I mostly bring this up as a question to better understand what Pandera is doing and how it picks up different elements of SchemaModels from inheritance (Configs vs Fields). I don't know if this necessitates revisiting this, I mostly raised the question as it seems pandera behaves slightly differently than what my expectations were (it would inherit the union of all parent models unless explicitly overwritten).

For my specific use-case, what you outlined about using .to_schema() would probably work just fine. However, at some point for my project we may want to be combining models with different unique-ness constraints, so with that in mind I will probably be more explicit in these inheritance cases and I can combine unique elements from the Parent models explicitly in my code to avoid any confusion there like I showed in the original example (ie. Model3.Config = Model1.Config.unique + Model2.Config.unique).
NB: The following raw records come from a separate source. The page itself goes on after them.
File: config.mk
export PLATFORM = sky130hd
export DESIGN_NAME = fvhsv_sqrt_cell
export DESIGN_NICKNAME = d
export VERILOG_FILES = /design/src/rtl/fvhsv_sqrt_cell.sv
export SDC_FILE = /design/constraint.sdc
export NUM_CORES = 1
export LEC_CHECK = 0
export BUFFER_PORTS_ARGS = -buffer_cell sky130_fd_sc_hd__buf_2
export CORE_MARGIN = 1
export CORE_UTILIZATION = 24
export DETAILED_ROUTE_END_ITERATION = 7
export PLACE_DENSITY = 0.53
export SETUP_SLACK_MARGIN = 0.1
export SYNTH_ARGS = -nofsm -noshare
export SYNTH_HDL_FRONTEND = slang
export SYNTH_SLANG_ARGS = --single-unit
File: constraint.sdc
create_clock -name clk -period 3.9 [get_ports clk]
set_clock_uncertainty 0.05 [all_clocks]
set_input_delay 0.78 -clock clk [delete_from_list [all_inputs] [get_ports clk]]
set_output_delay 0.78 -clock clk [all_outputs]
set_load 0.02 [all_outputs]
File: src/rtl/fvhsv_sqrt_cell.sv
`timescale 1ns / 1ps
// One digit of a restoring integer square root, registered.
module fvhsv_sqrt_cell #(
    parameter int W  = 48,
    parameter int NR = 24
) (
    input  logic          clk,
    input  logic [W-1:0]  n_in,
    input  logic [NR+1:0] rem_in,
    input  logic [NR-1:0] root_in,
    output logic [W-1:0]  n_out,
    output logic [NR+1:0] rem_out,
    output logic [NR-1:0] root_out
);

    logic [NR+1:0] rs;
    logic [NR+1:0] tr;
    logic          ge;

    // partial remainder stays below 2^NR, so the top two bits drop safely
    assign rs = {rem_in[NR-1:0], n_in[W-1:W-2]};
    assign tr = {root_in, 2'b01};
    assign ge = (rs >= tr);

    always_ff @(posedge clk)
    begin
        n_out    <= {n_in[W-3:0], 2'b00};
        rem_out  <= ge ? (rs - tr) : rs;
        root_out <= {root_in[NR-2:0], ge};
    end

endmodule

# [Word-level counts from Yosys, hierarchy flattened]
# Cells that the tools add are included.
# W data, S select, Z words.
[classes] magnitude_cmp=1 n_mux=1 add_sub_neg=1
[ops] operator="$ge A26 B26 Y1" n=1
[ops] operator="$mux W26" n=1
[ops] operator="$sub A26 B26 Y26" n=1
[totals] out_inout_bits=98 register_bits=96 input_bits=99

# [Logic depth before layout (Yosys ltp)]
# Gate-level depths: netlist (run 1).
[logic_depth] word_depth=2 mapped_depth=12 mapped_depth_nobuf=10

# [Least setup slack after synthesis (run 1)]
# OpenSTA, ideal clock, no wires.
[synth_timing] path_type="in2reg" from="input root_in[10]" to="register rem_out[24]" arrival_time_ns=3.018 setup_slack_ns=0.712 setup_ns=0.121 path_stages=11 n_path_buf=2 cell_sequence="inv_1 -> ha_1 -> buf_2 -> nand4_1 -> nor4_2 -> o311ai_1 -> a31oi_1 -> o2111ai_1 -> a31oi_4 -> buf_6 -> mux2_2"
[synth_between] elab_chain_cells=2 word_cells_on_any_way=3 cone_classes="1 x add/sub; 1 x order compare; 1 x mux"
[synth_lines] item="from (decl)" line="10" rtl="input logic [NR-1:0] root_in,"
[synth_lines] item="$sub A26 B26 Y26 or $ge A26 B26 Y1 (tied branches)" line="28, 23"
[synth_lines] item="$mux W26 (*)" line="28" rtl="rem_out <= ge ? (rs - tr) : rs;"
[synth_lines] item="to (signal assigned)" line="28"
[synth_lines] item="to (decl)" line="12" rtl="output logic [NR+1:0] rem_out,"
# Every way passes the cells marked *; elsewhere a longest branch is shown, timed or not.

# [Final worst setup path (run 1)]
[layout_timing] from="input root_in[2]" to="register rem_out[21]"
# The elaborated chain is that of the path after synthesis.

==> run_results.csv, run 1 <==
group,metric,value,unit
cells_and_area,design_area,0.005187,mm^2
grt,grt_pass1_vias,3118,
grt,grt_use_total,0.1208,
synthesis,muxShareOfSynthArea,0.02396,
clock_tree,path_clk_slew,0.08,ns
grt,antenna_found_initial,1,
placement,dp_hpwl,7.755,mm
power_and_ir_drop,power_frac_seq,0.432,
floorplanning,dieHeight,126.3,um
synthesis,synthXorXnorAreaFrac,0.04961,
grt,grt_overflow,0,
detailed_routing,dr.first_iter.drc_count,123,
setup_path,worstPathRequired,4.10,ns
power_and_ir_drop,cell_internal_pwr,1751,uW
power_and_ir_drop,p_clk_frac,0.335,
clock_tree,cts-hold-fix-buffers,0,
synthesis,synth-seq-cells,96,
power_and_ir_drop,switchingPower,765.2,uW
detailed_routing,via_per_inst,4.335,
hold_path,hold_class,"in2reg",
synthesis,synth_compound_area_frac,0.1650,
floorplanning,die-area,0.01595,mm^2
floorplanning,pin_count,197,
power_and_ir_drop,powerDensity,485.0,mW/mm^2
clock_tree,cts_made_buffers,9,
synthesis,synthSimpleGateAreaFrac,0.09652,
placement,gp_congestion,0.7333,
power_and_ir_drop,vdd_drop_max,0.1859,mV
synthesis,ys_warn_count,0,
clock_tree,cts_root_buf,"clkbuf_16",
detailed_routing,drc_errors,0,
sta,grt_setup_unrepaired,"false",
floorplanning,core-area,0.01515,mm^2
run_status,status,"complete, no violations",
setup_path,cp.arrival,3.44,ns
synthesis,synthFlopType,"dfxtp_1",
sta,finalSetupViolations,0,
sta,min_period,3.239,ns
synthesis,synth-edff-count,0,
cells_and_area,area_growth,39.93,%
detailed_routing,wirelength,9.552,mm
cells_and_area,fin_nets,687,
cells_and_area,diodes,0,
grt,grt_max_degree,32,
setup_path,end_kind,"flip-flop",
setup_path,start_kind,"input port",
floorplanning,rows,45,
synthesis,syn-cell-area,0.003707,mm^2
detailed_routing,antenna_left,0,
clock_tree,clock_sinks,96,
setup_path,crit_type,"in2reg",
setup_path,path_max_fanout,5,
detailed_routing,via_count,3273,
power_and_ir_drop,leakage,0.002597,uW
grt,grt_first_pass_wirelength,14.91,mm
placement,dpl_cell_area,0.004908,mm^2
sta,finalHoldViolations,0,
clock_tree,post_cts.repair.setup_buffers,0,
synthesis,synth_cell_type_count,51,
floorplanning,initial_core_util,0.2448,
placement,io_buffers,192,
clock_tree,htree_num_levels,3,
synthesis,synthAdderAreaFrac,0.08775,
sta,slew_violations,0,
clock_tree,clk_path_buf_depth,2,
synthesis,syn_area_per_cell,10.24,um^2
synthesis,async_flop_share,0,
synthesis,synth_top_family_by_area,"compound AO/OA/AOI/OAI gates",
clock_tree,cts_tree,"yes",
sta,min_period_over_period,0.8305,
power_and_ir_drop,power.share.switching,0.3042,
clock_tree,ctsResizeCount,0,
synthesis,netlist_instances,362,
sta,tns,0,ns
sta,fmax,308.7,MHz
synthesis,seq_area_frac_synth,0.5184,
job,maxCapViolations,0,
detailed_routing,first_pass_iters,4,
floorplanning,dieWidth,126.3,um
power_and_ir_drop,p_comb_frac,0.232,
cells_and_area,fill_cells,1563,
detailed_routing,detail_route.wl_per_cell,12.65,um
cells_and_area,drive_above_1_share,0.4180,
`config.mk`:
```
export PLATFORM = sky130hd
export DESIGN_NAME = pse_divider
export DESIGN_NICKNAME = d
export VERILOG_FILES = /design/src/rtl/core/pse_pkg.sv /design/src/rtl/core/pse_divider.sv
export SDC_FILE = /design/constraint.sdc
export NUM_CORES = 1
export LEC_CHECK = 0
export BUFFER_PORTS_ARGS = -buffer_cell sky130_fd_sc_hd__buf_2
export CAP_MARGIN = 20
export CELL_PAD_IN_SITES_DETAIL_PLACEMENT = 1
export CELL_PAD_IN_SITES_GLOBAL_PLACEMENT = 2
export CORE_MARGIN = 2
export CORE_UTILIZATION = 33
export CTS_CLUSTER_DIAMETER = 150
export DETAILED_ROUTE_END_ITERATION = 8
export HOLD_SLACK_MARGIN = 0.02
export PLACE_DENSITY_LB_ADDON = 0.1
export SLEW_MARGIN = 15
export SYNTH_ARGS = -nofsm -noshare
export SYNTH_HDL_FRONTEND = slang
export SYNTH_SLANG_ARGS = --single-unit
```
`constraint.sdc`:
```
create_clock -name clock -period 3.3 [get_ports clock]
set_input_delay 0.165 -clock clock [delete_from_list [all_inputs] [get_ports clock]]
set_output_delay 0.165 -clock clock [all_outputs]
set_load 0.05 [all_outputs]
```
`src/rtl/core/pse_pkg.sv`:
```
// ----------------------------------------------------------------------------
// pse_pkg
// shared constants, codes and types of the postfix stack evaluator
// ----------------------------------------------------------------------------
package pse_pkg;

   localparam int STACK_DEPTH = 128;
   localparam int DATA_W      = 32;
   localparam int FUNC_W      = 3;
   localparam int OPND_W      = 31;
   localparam int ADDR_W      = $clog2(STACK_DEPTH);
   localparam int CNT_W       = $clog2(STACK_DEPTH + 1);
   localparam int DIV_CNT_W   = $clog2(DATA_W);

   localparam logic [FUNC_W-1:0] FUNC_OPERAND = 3'd0;
   localparam logic [FUNC_W-1:0] FUNC_ADD     = 3'd1;
   localparam logic [FUNC_W-1:0] FUNC_SUB     = 3'd2;
   localparam logic [FUNC_W-1:0] FUNC_MUL     = 3'd3;
   localparam logic [FUNC_W-1:0] FUNC_DIV     = 3'd4;

   typedef enum logic [3:0] {
      S_IDLE,
      S_POP_B,
      S_WAIT_A,
      S_POP_A,
      S_EXEC,
      S_DIV,
      S_PUSH,
      S_WAIT_F,
      S_FINAL
   } state_type;

   typedef struct packed {
      logic              start;
      logic [DATA_W-1:0] dividend;
      logic [DATA_W-1:0] divisor;
   } div_req_type;

   typedef struct packed {
      logic              done;
      logic [DATA_W-1:0] quotient;
   } div_rsp_type;

endpackage

```
`src/rtl/core/pse_divider.sv`:
```
// ----------------------------------------------------------------------------
// pse_divider
// iterative signed divider, one quotient bit per cycle, truncates toward zero
// ----------------------------------------------------------------------------
module pse_divider
   import pse_pkg::*;
(
   input  logic        clock,
   input  logic        reset,
   input  div_req_type div_req,
   output div_rsp_type div_rsp
);

   logic                 busy_ff, busy_in;
   logic                 done_ff, done_in;
   logic                 neg_ff, neg_in;
   logic [DIV_CNT_W-1:0] cnt_ff, cnt_in;
   logic [DATA_W-1:0]    rem_ff, rem_in;
   logic [DATA_W-1:0]    quo_ff, quo_in;
   logic [DATA_W-1:0]    dvs_ff, dvs_in;
   logic [DATA_W-1:0]    abs_a, abs_b;
   logic [DATA_W:0]      shifted;
   logic [DATA_W:0]      diff;

   assign abs_a   = div_req.dividend[DATA_W-1] ? (~div_req.dividend + DATA_W'(1))
                                               : div_req.dividend;
   assign abs_b   = div_req.divisor[DATA_W-1] ? (~div_req.divisor + DATA_W'(1))
                                              : div_req.divisor;
   assign shifted = {rem_ff, quo_ff[DATA_W-1]};
   assign diff    = shifted - {1'b0, dvs_ff};

   always_comb begin
      busy_in = busy_ff;
      done_in = 1'b0;
      neg_in  = neg_ff;
      cnt_in  = cnt_ff;
      rem_in  = rem_ff;
      quo_in  = quo_ff;
      dvs_in  = dvs_ff;
      if (div_req.start) begin
         busy_in = 1'b1;
         neg_in  = div_req.dividend[DATA_W-1] ^ div_req.divisor[DATA_W-1];
         cnt_in  = '0;
         rem_in  = '0;
         quo_in  = abs_a;
         dvs_in  = abs_b;
      end else if (busy_ff) begin
         if (!diff[DATA_W]) begin
            rem_in = diff[DATA_W-1:0];
            quo_in = {quo_ff[DATA_W-2:0], 1'b1};
         end else begin
            rem_in = shifted[DATA_W-1:0];
            quo_in = {quo_ff[DATA_W-2:0], 1'b0};
         end
         cnt_in = cnt_ff + DIV_CNT_W'(1);
         if (cnt_ff == DIV_CNT_W'(DATA_W - 1)) begin
            busy_in = 1'b0;
            done_in = 1'b1;
         end
      end
   end

   always_ff @(posedge clock) begin
      if (reset) begin
         busy_ff <= 1'b0;
         done_ff <= 1'b0;
      end else begin
         busy_ff <= busy_in;
         done_ff <= done_in;
      end
      neg_ff <= neg_in;
      cnt_ff <= cnt_in;
      rem_ff <= rem_in;
      quo_ff <= quo_in;
      dvs_ff <= dvs_in;
   end

   assign div_rsp.done     = done_ff;
   assign div_rsp.quotient = neg_ff ? (~quo_ff + DATA_W'(1)) : quo_ff;

endmodule

```
==> impl_metrics.toml, run 1 <==
[logic_synthesis]
syn_inst = 875
synthTopCellsByArea = "edfxtp_1 25%, dfxtp_1 10%, xnor2_1 8.5%"
async_flop_share_pct = 0
yosysSeqAreaShare_pct = 35.5
yosysTopAreaCell = "edfxtp_1"
avgSynthCellArea_um2 = 8.80
ys.warnings.count = 0
ys_ff_latch = 104
synth.top_cell.area_share_pct = 25.4
synth_top_flop_cell = "edfxtp_1"
synth_nets = 980
synth_area_um2 = 7700
synth_edf_count = 65
synth_cell_types = 54

[route]
wire_per_inst_um = 15.8
num_vias = 6543
drt_iter0_markers = 244
drc_errors = 0
drt-pass1-iter-count = 4
via_per_inst = 5.04
routed_wl_mm = 20.5
ant_nets = 0

[sta]
rsz0062_at_grt = "true"
period_needed_ns = 3.53
slew_viol_final = 0
finalCritPeriodShare_pct = 107
fmax_mhz = 283
finClkSkew_ns = 0.0125
setup_violations = 6
finalSetupTns_ns = -0.968
worst_slew_pin_slew_ns = 1.05
setup_slack_ns = -0.229
hold_viol_final = 0
slew_headroom_pct = 30.2

[setup_path]
cp_common_cell = "or4_4"
cpMaxStageDelayCell = "or4_4"
path_cells = "or4_4 -> or4_4 -> or2_4 -> or4_4 -> or3_4 -> o41ai_4 -> xnor2_1 -> buf_4"
critPathLaunchType = "flop"
critPathKind = "flop to output port"
required_ns = 3.13
critPathMaxFanout = 3
cp.arrival_ns = 3.36
crit_buf_inv = 1
critPathMaxStageDelay_ns = 0.55
cp-end-kind = "output port"
crit_family = "simple AND/OR/NAND/NOR gates"

[final_layout]
diodes = 0
fin_cells = 1299
layout.cells.most_common = "nor2_1"
final_cell_mix = "94 x nor2_1, 90 x buf_2, 74 x xnor2_1"
fin_util_pct = 40.2
syn_to_final_growth_pct = 18.9
layout.nets = 1086
drive_above_1_share_pct = 18.8

[floorplan]
die_w_um = 157
die-area_um2 = 24600
initial_core_util_pct = 33.8
die_y_um = 157
core_um2 = 22800
num_rows = 55
ios = 100

[pwr]
finalPower_w = 0.00452
vdd_drop_max_uv = 199
power.density_nw_per_um2 = 494
leakage_nw = 3.58

[global_routing]
first_global_vias = 6574
antenna_found_initial = 0
gr-total-overflow = 0
grt_start_max_net_pins = 67
grt_pass1_wl_mm = 33.9
grtUsageTotal_pct = 17.2

[status]
violations = "setup timing"
outcome = "finished, violations left"

[cts]
clock_latency_ns = 0.37
h-tree-depth = 3
cts.sinks = 104
tritoncts = "done"
clockRootBuffer = "clkbuf_16"
path_clk_slew_ns = 0.08
cts-buffers-inserted = 9
cts_buffer_depth = 2

[placement]
place_inst = 1275
dp_slack_ns = -0.173
hpwlAfterDp_mm = 15.8
io_buffers = 99
gp_congestion = 0.796

[run]
drv_cap = 0

[min_path]
hold_class = "primary input to flop"
## stage by stage
step	instance area, um2	hold slack, ns
floorplan	7710	0.237
global placement	8660	0.342
detailed placement	8660	0.342
CTS	9080	0.0238
global route	9150	0.0244
finish	9150	0.0342
## worst register-to-register path: cells and delay by family (launching register included)
| family | cells | cell delay (ns) |
|---|---|---|
| adders and majority gates | 2 | 0.58 |
| DFF | 1 | 0.37 |
| xor gates and xnor gates | 1 | 0.14 |
| muxes | 1 | 0.09 |
| buffers and inverters | 3 | 0.38 |
| AOI/OAI and AO/OA | 6 | 1.22 |
| and+or+nand+nor | 1 | 0.16 |
## cell usage after synthesis (3+ instances only)
library cell,instances
o31ai_1,30
clkbuf_1,34
a21oi_1,71
a2111oi_0,3
inv_1,51
or3_1,9
dfxtp_1,39
nand3b_1,5
or3_4,3
nor4_1,5
nand3_1,11
a211oi_1,27
ha_1,37
nand2b_1,11
edfxtp_1,65
a31oi_1,6
o21ai_0,52
xnor2_1,75
nor3_1,9
nand4_1,9
o41ai_1,15
or4_1,14
nor2_1,94
mux2i_1,30
a21o_1,9
xor2_1,44
or4_4,5
nand2_1,65
buf_1,3
nor2b_1,5
o211ai_1,5
## repair_timing
action | 4_1_cts | 5_1_grt
hold endpoints to repair | 2 | 0
gates resized for setup | 18 | 18
hold buffers | 1 | 0
setup endpoints to repair | 36 | 44
pin swaps | 7 | 6
buffers inserted | 6 | 1
## final timing paths
kind | to | from | cells after the start | slack (ns)
max | div_rsp[31] | quo_ff[15] | 8 | -0.23
min | dvs_ff[0] | div_req[0] | 1 | 0.03
max reg2reg | rem_ff[28] | quo_ff[31] | 14 | 0.26
min reg2reg | rem_ff[27] | rem_ff[27] | 2 | 0.50
## sequential cells by signal, summed over array words and instances (netlist names)
| register | cells |
|---|---|
| neg_ff | 1 |
| cnt_ff | 5 |
| dvs_ff | 32 |
| rem_ff | 32 |
| done_ff | 1 |
| busy_ff | 1 |
| quo_ff | 32 |
## routing by layer
metal | up-vias | share of wire, % | wire length (um) | global-route usage, %
met3 | 11 | 2.7 | 555 | 2.02
met2 | 109 | 44 | 8940 | 27.3
met4 | 0 | 1.1 | 229 | 4.59
met1 | 3037 | 53 | 10800 | 24.6
met5 | - | 0 | 0 | 0
li1 | 3386 | - | - | -
## report_power, final
part	switching [W]	total [W]	internal [W]
sequential	0.000125	0.00166	0.00154
combinational	0.00109	0.00177	0.000678
clock	0.000557	0.00108	0.000528
total	0.00177	0.00452	0.00274
## cell families (layout without fill, tap and decap cells)
kind of cell    count (synthesis)  after routing  share of synthesized area (%)
simple gates                  255            255                           16.3
compound gates                234            234                           19.3
xor+xnor                      120            120                           13.7
flops                         104            104                           35.5
buf+inv                        92            203                           4.62
fa+ha+maj                      38             38                           6.27
mux                            32             32                           4.19
## final cells by class
type	count	area (um2)
Multi-Input combinational cell	679	4730
Clock inverter	7	62.6
Inverter	51	191
Fill cell	2731	13600
Timing Repair Buffer	136	817
Clock buffer	9	225
Sequential cell	104	2730
Tap cell	313	392
Power figures use the tool's default switching activity.
==> run 2, diff against run 1 <==
--- a/config.mk
+++ b/config.mk
@@ -15,5 +15,5 @@
 export DETAILED_ROUTE_END_ITERATION = 8
 export HOLD_SLACK_MARGIN = 0.02
-export PLACE_DENSITY_LB_ADDON = 0.1
+export PLACE_DENSITY = 0.89
 export SLEW_MARGIN = 15
 export SYNTH_ARGS = -nofsm -noshare
==> constraint.sdc (replaced) <==
create_clock -name clock -period 3.3 [get_ports clock]
set_input_delay 0.33 -clock clock [delete_from_list [all_inputs] [get_ports clock]]
set_output_delay 0.33 -clock clock [all_outputs]
set_load 0.05 [all_outputs]
==> impl_metrics.toml, run 2 (same netlist as run 1, synthesis figures left out) <==
[run]
drv_cap = 0

[placement]
place_area_um2 = 8770
io_buffers = 99
hpwlAfterDp_mm = 15.6
gp_congestion = 0.850

[global_routing]
first_global_vias = 6819
gr-total-overflow = 0
grt_pass1_wl_mm = 33.3
grtUsageTotal_pct = 16.6
antenna_found_initial = 0
grt_start_max_net_pins = 61

[floorplan]
num_rows = 55
die_w_um = 157
ios = 100
core_um2 = 22800
die_y_um = 157
initial_core_util_pct = 33.8
die-area_um2 = 24600

[setup_path]
critPathLaunchType = "flop"
cp.arrival_ns = 3.45
required_ns = 2.97
critPathKind = "flop to output port"
cp-end-kind = "output port"
reg2regPathDepth = 14
critPathMaxFanout = 4

[route]
routed_wl_mm = 20.5
drt_iter0_markers = 252
wire_per_inst_um = 15.8
drc_errors = 0
via_per_inst = 5.20
num_vias = 6776
drt-pass1-iter-count = 4
ant_nets = 0

[final_layout]
final_cell_mix = "94 x nor2_1, 89 x buf_2, 69 x a21oi_1, 69 x xnor2_1, 65 x edfxtp_1"
multi_input_area_um2 = 4800
syn_to_final_growth_pct = 21.0
largestRegisters = "dvs_ff (32), quo_ff (32), rem_ff (32)"
diodes = 0
layout.nets = 1089
regArea_um2 = 2730
drive_above_1_share_pct = 20.2
final_area_um2 = 9310
layout.cells.most_common = "nor2_1"
n_fill_cell = 2685

[sta]
setup_violations = 7
hold_viol_final = 0
period_needed_ns = 3.78
finClkSkew_ns = 0.00990
rsz0062_at_grt = "true"
setup_slack_ns = -0.477
slew_headroom_pct = 50.1
worst_slew_pin_slew_ns = 0.748
finalCritPeriodShare_pct = 114
fmax_mhz = 265
finalSetupTns_ns = -2.49
slew_viol_final = 0

[cts]
tritoncts = "done"
path_clk_slew_ns = 0.08
ctsHoldBuffers = 0
h-tree-depth = 3
clockRootBuffer = "clkbuf_16"
cts-buffers-inserted = 9
cts_buffer_depth = 2
cts.sinks = 104
clock_latency_ns = 0.36

[status]
violations = "setup timing"
outcome = "finished, violations left"

[pwr]
leakage_nw = 3.67
power.density_nw_per_um2 = 491
vdd_drop_max_uv = 248
finalPower_w = 0.00457

[min_path]
hold-path-cell-count = 2
hold_class = "primary input to flop"
==> run 2: what timing repair did <==
| item | in CTS | in global routing |
|---|---|---|
| setup buffers | 3 | 4 |
| pin swaps | 3 | 10 |
| gates cloned | 0 | 1 |
| gates resized for setup | 19 | 27 |
| endpoints found under the setup margin | 15 | 50 |
==> run 2: final cells by class <==
type | instances | area share, %
Clock buffer | 9 | 2.42
Clock inverter | 7 | 0.658
Inverter | 51 | 2.06
Multi-Input combinational cell | 679 | 51.5
Sequential cell | 104 | 29.4
Tap cell | 313 | 4.20
Timing Repair Buffer | 139 | 9.77
==> run 2: critical path: stages, from the launching register on <==
cell,delay (ns)
edfxtp_1,0.39
or4_4,0.57
or4_4,0.43
or2_4,0.25
or4_4,0.43
or3_4,0.42
o41ai_4,0.27
xnor2_2,0.16
buf_6,0.17
==> run 2: through the flow <==
step,utilization [%],setup slack (ns),hold slack [ns],instances
4_1_cts,40.1,-0.484,0.157,1296
3_3_place_gp,38.5,-0.155,0.481,1277
2_1_floorplan,-,-0.0319,0.402,875
3_5_place_dp,38.5,-0.219,0.486,1277
5_1_grt,40.9,-0.567,0.157,1302
6_report,40.9,-0.477,0.159,1302
==> run 2: final timing paths <==
path              startpoint     endpoint  slack (ns)
setup / recovery  quo_ff[17]  div_rsp[31]       -0.48
hold / removal         reset      busy_ff        0.16
setup reg to reg  quo_ff[31]   rem_ff[30]        0.20
hold reg to reg    rem_ff[1]    rem_ff[1]        0.49
==> run 2: power breakdown <==
part	switching (W)	internal (W)	leakage (nW)
Clock	0.000546	0.000529	0.140
Combinational	0.00111	0.000721	2.57
Sequential	0.000129	0.00154	0.958
==> run 2: metal layers <==
metal	routed length [um]	GRT usage (%)
met5	0	0
met4	213	3.76
met3	663	1.91
met2	9300	27.7
met1	10400	23.0
==> src/design/drrip_pkg.sv <==
`timescale 1ns / 1ps
// Shared types and constants of the DRRIP/SHiP replacement policy.
// No dependencies; every other design file imports this package.
package drrip_pkg;

  localparam int OP_W   = 1;
  localparam int SETF_W = 11;
  localparam int WAYF_W = 4;
  localparam int PCF_W  = 6;
  localparam int ADF_W  = 6;
  localparam int VICT_W = 4;
  localparam int BIM_W  = 5;

  localparam logic [OP_W-1:0] OP_FIND   = 1'b0;
  localparam logic [OP_W-1:0] OP_UPDATE = 1'b1;

  localparam logic [1:0] RRPV_MAX  = 2'd3;
  localparam logic [1:0] RRPV_LONG = 2'd2;
  localparam logic [1:0] RRPV_NEAR = 2'd0;
  localparam logic [1:0] CNT_MAX   = 2'd3;
  localparam logic [1:0] CNT_REUSE = 2'd2;

  // Commands from the controller to the datapath.
  typedef struct packed {
    logic clr_step;   // write reset values at the sweep index, advance it
    logic load_req;   // capture the accepted beat
    logic reduce;     // fold set and way into range by one step
    logic rd_rows;    // read the RRPV and signature rows of the set
    logic find_wr;    // write aged row back, load result register
    logic hit_wr;     // promote block, read counter of new signature
    logic old_rd;     // read counter of the evicted block's signature
    logic cnt_inc;    // write incremented counter
    logic cnt_dec;    // write decremented counter, read new signature's
    logic miss_wr;    // choose insertion RRPV, write rows, train selector
  } drrip_cmd_t;

  // Status from the datapath to the controller.
  typedef struct packed {
    logic clr_done;
    logic in_range;
    logic is_find;
    logic is_hit;
    logic out_busy;
  } drrip_sts_t;

endpackage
This was helpful to explore either way for me.

cosmicBboy commented 1 year ago

I think the behavior you're seeing can be explained with Python inheritance... my memory's a little rusty here, but I believe Python will inherit attributes based on the order in which they're specified in the class MyClass(...) definition, with parent classes earlier in the class definition taking precedence.

If I do Model3.to_schema().unique all I get back is ['col1']

If I'm correct in the above statement, this is expected... Python won't automagically merge the two Config definitions, pandera would have to implement that.

If I do Model5.to_schema.unique here I get back ['col2']. I was expecting to have a blank Config here since Model4

So since Model4 doesn't define a Config class defined inside, Python will use the one in Model2. Again, I believe this is how Python inheritence works.

For my specific use-case, what you outlined about using .to_schema() would probably work just fine

Cool, I'll close this issue for now, please feel free to open a new one describing the precise behavior you'd want, ideally with code examples as you've done in this thread.